(Extracted records begins)

==> inputs of branch garnet <==
## atomik_top_parallel
module atomik_top_parallel #(
    parameter integer SYS_CLK_HZ = 94_500_000,
    parameter integer BAUD_RATE  = 115200,
    parameter integer N_BANKS    = 4
)(
    input  wire       sys_clk,
    input  wire       sys_rst_n,
    input  wire       uart_rx,
    output wire       uart_tx,
    output wire [5:0] led
);
    wire clk_int;
    wire pll_lock;
    assign clk_int  = sys_clk;
    assign pll_lock = 1'b1;
    reg [15:0] por_cnt;
    always @(posedge sys_clk or negedge sys_rst_n) begin
        if (!sys_rst_n)
            por_cnt <= 16'd0;
        else if (por_cnt != 16'hFFFF)
            por_cnt <= por_cnt + 16'd1;
    end
    wire por_done = (por_cnt == 16'hFFFF);
    reg [2:0] rst_sync;
    always @(posedge clk_int or negedge sys_rst_n) begin
        if (!sys_rst_n)
            rst_sync <= 3'b000;
        else
            rst_sync <= {rst_sync[1:0], (por_done & pll_lock)};
    end
    wire internal_rst_n = rst_sync[2];
    reg [23:0] heartbeat_cnt;
    always @(posedge clk_int or negedge internal_rst_n) begin
        if (!internal_rst_n)
            heartbeat_cnt <= 24'd0;
        else
            heartbeat_cnt <= heartbeat_cnt + 24'd1;
    end
    localparam integer BAUD_DIV = SYS_CLK_HZ / BAUD_RATE;
    localparam integer HALF_BIT = BAUD_DIV / 2;
  ...
Settings: LEC_CHECK=0, ABC_AREA=1, CAP_MARGIN=5, CORE_MARGIN=2, CORE_UTILIZATION=72, CTS_CLUSTER_SIZE=80, PLACE_DENSITY_LB_ADDON=0.2, SETUP_SLACK_MARGIN=0.8, SLEW_MARGIN=20; clock period 3.17 ns.
run.sh (not shown) runs the stock make flow with config.mk's settings and CLKGATE_MAP_FILE=.
==> inputs of branch amber, as changes to branch garnet <==
- ABC_AREA: 1 -> not set
- CAP_MARGIN: 5 -> 20
- CORE_UTILIZATION: 72 -> 40
- CTS_CLUSTER_SIZE: 80 -> not set
- PLACE_DENSITY: not set -> 0.6
- PLACE_DENSITY_LB_ADDON: 0.2 -> not set
- SETUP_SLACK_MARGIN: 0.8 -> not set
==> flow/constraint.sdc (replaced) <==
create_clock -name core_clock -period 5.71 [get_ports {sys_clk}]
set_input_delay 1.1420 -clock core_clock [delete_from_list [all_inputs] [get_ports {sys_clk}]]
set_output_delay 1.1420 -clock core_clock [all_outputs]
set_load 0.01 [all_outputs]
==> inputs of branch nickel, as changes to branch garnet <==
- CAP_MARGIN: 5 -> 0
- CELL_PAD_IN_SITES_DETAIL_PLACEMENT: not set -> 0
- CORE_ASPECT_RATIO: not set -> 0.88
- CTS_CLUSTER_DIAMETER: not set -> 27
- CTS_CLUSTER_SIZE: 80 -> 29
- GPL_ROUTABILITY_DRIVEN: not set -> 1
- SETUP_SLACK_MARGIN: 0.8 -> 0.77
- SLEW_MARGIN: 20 -> 40
==> notes <==
- Of branch nickel and branch garnet, branch garnet has the higher register-to-register slack (gap 1.0 ns).
- Worst setup slack: branch nickel < branch garnet < branch amber.
- Branch nickel finished but fails on setup timing. Branch garnet completed with no timing, DRC or antenna violations. Branch amber completed without violations.
- Of branch amber and branch garnet, branch amber has the higher clock skew (gap 0.012 ns).
- Critical path depth, lowest first: branch amber, branch garnet, branch nickel.

* * *

==> ember <==
atomik_top_parallel again, from the RTL that the note above started with.
export LEC_CHECK = 0
export ABC_AREA = 1
export CAP_MARGIN = 20
export CELL_PAD_IN_SITES_DETAIL_PLACEMENT = 0
export CELL_PAD_IN_SITES_GLOBAL_PLACEMENT = 1
export CORE_ASPECT_RATIO = 0.5
export CORE_MARGIN = 2
export CORE_UTILIZATION = 67
export CTS_CLUSTER_DIAMETER = 278
export CTS_CLUSTER_SIZE = 98
export GPL_ROUTABILITY_DRIVEN = 1
export PLACE_DENSITY = 0.37
export SETUP_SLACK_MARGIN = 1.51
export SLEW_MARGIN = 20
create_clock -name core_clock -period 5.43 [get_ports {sys_clk}]
==> delta (differences from ember) <==
ABC_AREA = unset   (was 1)
CAP_MARGIN = 0   (was 20)
CELL_PAD_IN_SITES_DETAIL_PLACEMENT = 2   (was 0)
CORE_ASPECT_RATIO = unset   (was 0.5)
CORE_UTILIZATION = 19   (was 67)
CTS_CLUSTER_DIAMETER = 121   (was 278)
CTS_CLUSTER_SIZE = unset   (was 98)
GPL_TIMING_DRIVEN = 0   (was unset)
HOLD_SLACK_MARGIN = -0.04   (was unset)
MAX_ROUTING_LAYER = met4   (was unset)
MIN_ROUTING_LAYER = met2   (was unset)
PLACE_DENSITY = unset   (was 0.37)
PLACE_DENSITY_LB_ADDON = 0.27   (was unset)
SETUP_SLACK_MARGIN = unset   (was 1.51)
TNS_END_PERCENT = 65   (was unset)
==> flow/constraint.sdc (replaced) <==
create_clock -name core_clock -period 4.53 [get_ports {sys_clk}]
set_input_delay 0.9060 -clock core_clock [delete_from_list [all_inputs] [get_ports {sys_clk}]]
set_output_delay 0.9060 -clock core_clock [all_outputs]
set_load 0.01 [all_outputs]
==> lagoon (differences from ember) <==
ABC_AREA = unset   (was 1)
CELL_PAD_IN_SITES_DETAIL_PLACEMENT = 2   (was 0)
CELL_PAD_IN_SITES_GLOBAL_PLACEMENT = unset   (was 1)
CORE_ASPECT_RATIO = unset   (was 0.5)
CORE_UTILIZATION = 50   (was 67)
CTS_CLUSTER_DIAMETER = 121   (was 278)
CTS_CLUSTER_SIZE = unset   (was 98)
GPL_ROUTABILITY_DRIVEN = 0   (was 1)
HOLD_SLACK_MARGIN = -0.04   (was unset)
MAX_ROUTING_LAYER = met4   (was unset)
MIN_ROUTING_LAYER = met2   (was unset)
PLACE_DENSITY = unset   (was 0.37)
SETUP_SLACK_MARGIN = unset   (was 1.51)
==> flow/constraint.sdc (replaced) <==
create_clock -name core_clock -period 4.53 [get_ports {sys_clk}]
set_input_delay 0.9060 -clock core_clock [delete_from_list [all_inputs] [get_ports {sys_clk}]]
set_output_delay 0.9060 -clock core_clock [all_outputs]
set_load 0.01 [all_outputs]
==> zinc (differences from ember) <==
ABC_AREA = unset   (was 1)
CAP_MARGIN = 15   (was 20)
CELL_PAD_IN_SITES_DETAIL_PLACEMENT = 2   (was 0)
CELL_PAD_IN_SITES_GLOBAL_PLACEMENT = unset   (was 1)
CORE_ASPECT_RATIO = 0.57   (was 0.5)
CORE_UTILIZATION = 17   (was 67)
CTS_CLUSTER_DIAMETER = unset   (was 278)
CTS_CLUSTER_SIZE = 88   (was 98)
GPL_ROUTABILITY_DRIVEN = unset   (was 1)
MAX_ROUTING_LAYER = met4   (was unset)
MIN_ROUTING_LAYER = met2   (was unset)
PLACE_DENSITY = 0.44   (was 0.37)
SETUP_SLACK_MARGIN = 1.21   (was 1.51)
==> flow/constraint.sdc (replaced) <==
create_clock -name core_clock -period 4.05 [get_ports {sys_clk}]
set_input_delay 0.8100 -clock core_clock [delete_from_list [all_inputs] [get_ports {sys_clk}]]
set_output_delay 0.8100 -clock core_clock [all_outputs]
set_load 0.01 [all_outputs]
==> qor summary <==
Distinct lib cells: delta 74; lagoon 74; ember 47; zinc 74
Levels on crit path: delta 7; lagoon -; ember -; zinc 8
Number of gates given a new drive strength after cts: delta 12; lagoon 3; ember -; zinc 36
Peak per-stage delay on the critical path: delta 0.70 ns; lagoon -; ember -; zinc 0.59 ns
Insertion delay of the later-clocked pin in the worst-skew pair: delta 0.73 ns; lagoon -; ember -; zinc 0.70 ns
Post-route core utilization: delta 23.0%; lagoon -; ember -; zinc 20.3%
Max H-tree Level: delta 3; lagoon 3; ember -; zinc 3
CTS Hold Buffers Added: delta 0; lagoon 0; ember -; zinc 0
Share of synthesized cell area in and-or and or-and compound cells: delta 12.9%; lagoon 12.9%; ember 10.7%; zinc 12.9%
Via-to-Cell Ratio: delta 5.85; lagoon -; ember -; zinc 5.82
Min setup slack post-route: delta 0.0565 ns; lagoon -; ember -; zinc -0.117 ns
Seq Cell Count: delta 738; lagoon -; ember -; zinc 738
Run status: delta no timing/DRC/antenna violations; lagoon stopped before the end; ember stopped before the end; zinc complete, but fails checks
Failing step: delta -; lagoon global routing (5_1_grt); ember global placement without I/O (3_1_place_gp_skip_io); zinc -
Reasons for failing layout checks: delta -; lagoon -; ember -; zinc setup timing
Fraction of area in clock buffers and inverters: delta 7.50%; lagoon -; ember -; zinc 6.16%
Effective utilization at floorplan: delta 19.1%; lagoon 50.6%; ember 67.9%; zinc 17.2%
Max stage delay cell, worst path: delta sky130_fd_sc_hd__xnor2_1; lagoon -; ember -; zinc sky130_fd_sc_hd__xnor2_1
Number of DRC violations after detailed routing: delta 0; lagoon -; ember -; zinc 0
Area of the multi-input gates: delta 14700 um^2; lagoon -; ember -; zinc 14700 um^2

(Extracted records ends)

__Exercise aim__
Above are some records; copy exactly the lines from the one with "rst_sync <= 3'b000;" through the one with "- SETUP_SLACK_MARGIN: 0.8 -> not set", both included, and no others.

__Exercise answer__
            rst_sync <= 3'b000;
        else
            rst_sync <= {rst_sync[1:0], (por_done & pll_lock)};
    end
    wire internal_rst_n = rst_sync[2];
    reg [23:0] heartbeat_cnt;
    always @(posedge clk_int or negedge internal_rst_n) begin
        if (!internal_rst_n)
            heartbeat_cnt <= 24'd0;
        else
            heartbeat_cnt <= heartbeat_cnt + 24'd1;
    end
    localparam integer BAUD_DIV = SYS_CLK_HZ / BAUD_RATE;
    localparam integer HALF_BIT = BAUD_DIV / 2;
  ...
Settings: LEC_CHECK=0, ABC_AREA=1, CAP_MARGIN=5, CORE_MARGIN=2, CORE_UTILIZATION=72, CTS_CLUSTER_SIZE=80, PLACE_DENSITY_LB_ADDON=0.2, SETUP_SLACK_MARGIN=0.8, SLEW_MARGIN=20; clock period 3.17 ns.
run.sh (not shown) runs the stock make flow with config.mk's settings and CLKGATE_MAP_FILE=.
==> inputs of branch amber, as changes to branch garnet <==
- ABC_AREA: 1 -> not set
- CAP_MARGIN: 5 -> 20
- CORE_UTILIZATION: 72 -> 40
- CTS_CLUSTER_SIZE: 80 -> not set
- PLACE_DENSITY: not set -> 0.6
- PLACE_DENSITY_LB_ADDON: 0.2 -> not set
- SETUP_SLACK_MARGIN: 0.8 -> not set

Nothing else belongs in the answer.